Sentado no banco, a chorar, enquanto julgava que as atenções estavam desviadas para um momento musical, Federer deu a mão a Nadal, igualmente copioso no choro ao seu lado. “Era, se calhar, um ‘obrigado’ em segredo”, explicou o suíço ao “New York Times”, que o entrevistou com Roger já retornada a casa. “Não sei bem o que foi aquilo, mas, para mim, acho que foi isso”, diz sobre o momento captado amiúde em imagem. Quando Ellie Goulding cantava e vídeos passam nos ecrãs gigantes da arena, o tenista que “sempre teve dificuldade” em “controlar as emoções” no campo, fosse nas derrotas ou nas vitórias, desligou a perceção naquele momento: “quase te esqueces que ainda estás a ser fotografado”.

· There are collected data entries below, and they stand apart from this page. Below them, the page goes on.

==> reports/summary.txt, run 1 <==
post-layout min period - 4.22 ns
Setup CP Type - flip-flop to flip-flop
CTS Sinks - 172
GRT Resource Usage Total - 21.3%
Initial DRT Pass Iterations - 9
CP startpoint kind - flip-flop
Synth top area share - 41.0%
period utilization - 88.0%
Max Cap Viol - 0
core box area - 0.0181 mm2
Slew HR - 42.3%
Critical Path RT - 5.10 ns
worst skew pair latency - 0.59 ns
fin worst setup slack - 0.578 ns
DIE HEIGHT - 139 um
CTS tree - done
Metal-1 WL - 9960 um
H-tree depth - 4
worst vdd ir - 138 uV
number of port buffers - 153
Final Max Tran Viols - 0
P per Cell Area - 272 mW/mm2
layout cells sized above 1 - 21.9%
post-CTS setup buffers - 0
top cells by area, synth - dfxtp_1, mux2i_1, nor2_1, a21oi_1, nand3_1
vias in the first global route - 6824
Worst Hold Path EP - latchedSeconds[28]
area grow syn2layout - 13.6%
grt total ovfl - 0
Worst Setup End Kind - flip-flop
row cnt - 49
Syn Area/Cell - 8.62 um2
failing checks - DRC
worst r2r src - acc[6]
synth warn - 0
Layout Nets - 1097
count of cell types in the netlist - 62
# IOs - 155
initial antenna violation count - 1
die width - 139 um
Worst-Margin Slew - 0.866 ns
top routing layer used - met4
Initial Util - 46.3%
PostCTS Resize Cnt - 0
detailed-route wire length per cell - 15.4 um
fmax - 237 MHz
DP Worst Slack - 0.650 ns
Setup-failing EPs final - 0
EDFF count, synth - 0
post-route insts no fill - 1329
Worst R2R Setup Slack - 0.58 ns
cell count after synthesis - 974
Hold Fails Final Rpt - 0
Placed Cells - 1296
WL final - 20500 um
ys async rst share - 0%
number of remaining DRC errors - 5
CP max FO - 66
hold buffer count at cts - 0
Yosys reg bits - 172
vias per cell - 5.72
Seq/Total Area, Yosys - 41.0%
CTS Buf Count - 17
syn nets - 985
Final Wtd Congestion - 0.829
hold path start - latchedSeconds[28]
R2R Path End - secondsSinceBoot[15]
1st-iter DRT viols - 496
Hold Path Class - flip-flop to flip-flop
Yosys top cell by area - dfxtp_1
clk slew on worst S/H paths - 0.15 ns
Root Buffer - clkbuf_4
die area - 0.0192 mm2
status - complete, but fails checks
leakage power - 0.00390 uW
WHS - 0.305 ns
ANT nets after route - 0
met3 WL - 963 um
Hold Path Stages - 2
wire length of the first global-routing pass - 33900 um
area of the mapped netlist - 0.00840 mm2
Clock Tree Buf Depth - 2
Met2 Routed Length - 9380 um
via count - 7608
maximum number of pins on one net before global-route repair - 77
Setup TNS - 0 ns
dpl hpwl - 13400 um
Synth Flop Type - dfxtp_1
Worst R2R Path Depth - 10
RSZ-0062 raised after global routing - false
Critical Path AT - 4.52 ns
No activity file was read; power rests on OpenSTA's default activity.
## config.mk

```make
export PLATFORM = sky130hd
export DESIGN_NAME = block_lock_ctrl
export DESIGN_NICKNAME = d
export VERILOG_FILES = /design/src/rtl/block_lock_ctrl.sv
export SDC_FILE = /design/constraint.sdc
export NUM_CORES = 1
export LEC_CHECK = 0
export BUFFER_PORTS_ARGS = -buffer_cell sky130_fd_sc_hd__buf_2
export CORE_ASPECT_RATIO = 0.7
export CORE_MARGIN = 4
export CORE_UTILIZATION = 60
export DETAILED_ROUTE_END_ITERATION = 10
export PLACE_DENSITY = 0.8
export REMOVE_ABC_BUFFERS = 1
export SYNTH_ARGS = -nofsm -noshare
export SYNTH_HDL_FRONTEND = slang
export SYNTH_SLANG_ARGS = --single-unit
```

## constraint.sdc

```tcl
create_clock -name clk_i -period 3.44 [get_ports clk_i]
set_input_delay 0.86 -clock clk_i [delete_from_list [all_inputs] [get_ports clk_i]]
set_output_delay 0.86 -clock clk_i [all_outputs]
set_load 0.02 [all_outputs]
```
--- config.mk ---
export PLATFORM = sky130hd
export DESIGN_NAME = matrix_column_scanner
export DESIGN_NICKNAME = d
export VERILOG_FILES = /design/src/rtl/matrix_column_scanner.sv
export SDC_FILE = /design/constraint.sdc
export NUM_CORES = 1
export LEC_CHECK = 0
export CAP_MARGIN = 5
export CORE_MARGIN = 2
export CORE_UTILIZATION = 45
export CTS_BUF_LIST = sky130_fd_sc_hd__clkbuf_8
export CTS_CLUSTER_SIZE = 24
export DETAILED_ROUTE_END_ITERATION = 10
export PLACE_DENSITY_LB_ADDON = 0.1
export REMOVE_ABC_BUFFERS = 1
export SLEW_MARGIN = 40
export SYNTH_ARGS = -nofsm -noshare
export SYNTH_HDL_FRONTEND = slang
export SYNTH_SLANG_ARGS = --single-unit
export TNS_END_PERCENT = 30
--- constraint.sdc ---
create_clock -name clk -period 5.4 [get_ports clk]
set_input_delay 1.08 -clock clk [delete_from_list [all_inputs] [get_ports clk]]
set_output_delay 1.08 -clock clk [all_outputs]
set_load 0.02 [all_outputs]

O quase automático gesto, pela descrição feito por instinto, aconteceu porque o suíço esperou pelo final do último US Open para telefonar ao espanhol e lhe dar a novidade da sua retirada, aos 41 anos. A intenção era tê-lo presente, mas poderia ser complicado a Nadal, lesionado cronicamente num pé e com a mulher a ter alguns problemas na gravidez, juntar-se ao rival tornado amigo. “Disse-lhe para me manter a par de como estavam as coisas em casa. Mas ele disse-me: ‘Vou tentar tudo o que me seja possível para estar lá contigo”, contou Federer ao jornal norte-americano, antes de frisar a mensagem que pretendia realmente transmitir.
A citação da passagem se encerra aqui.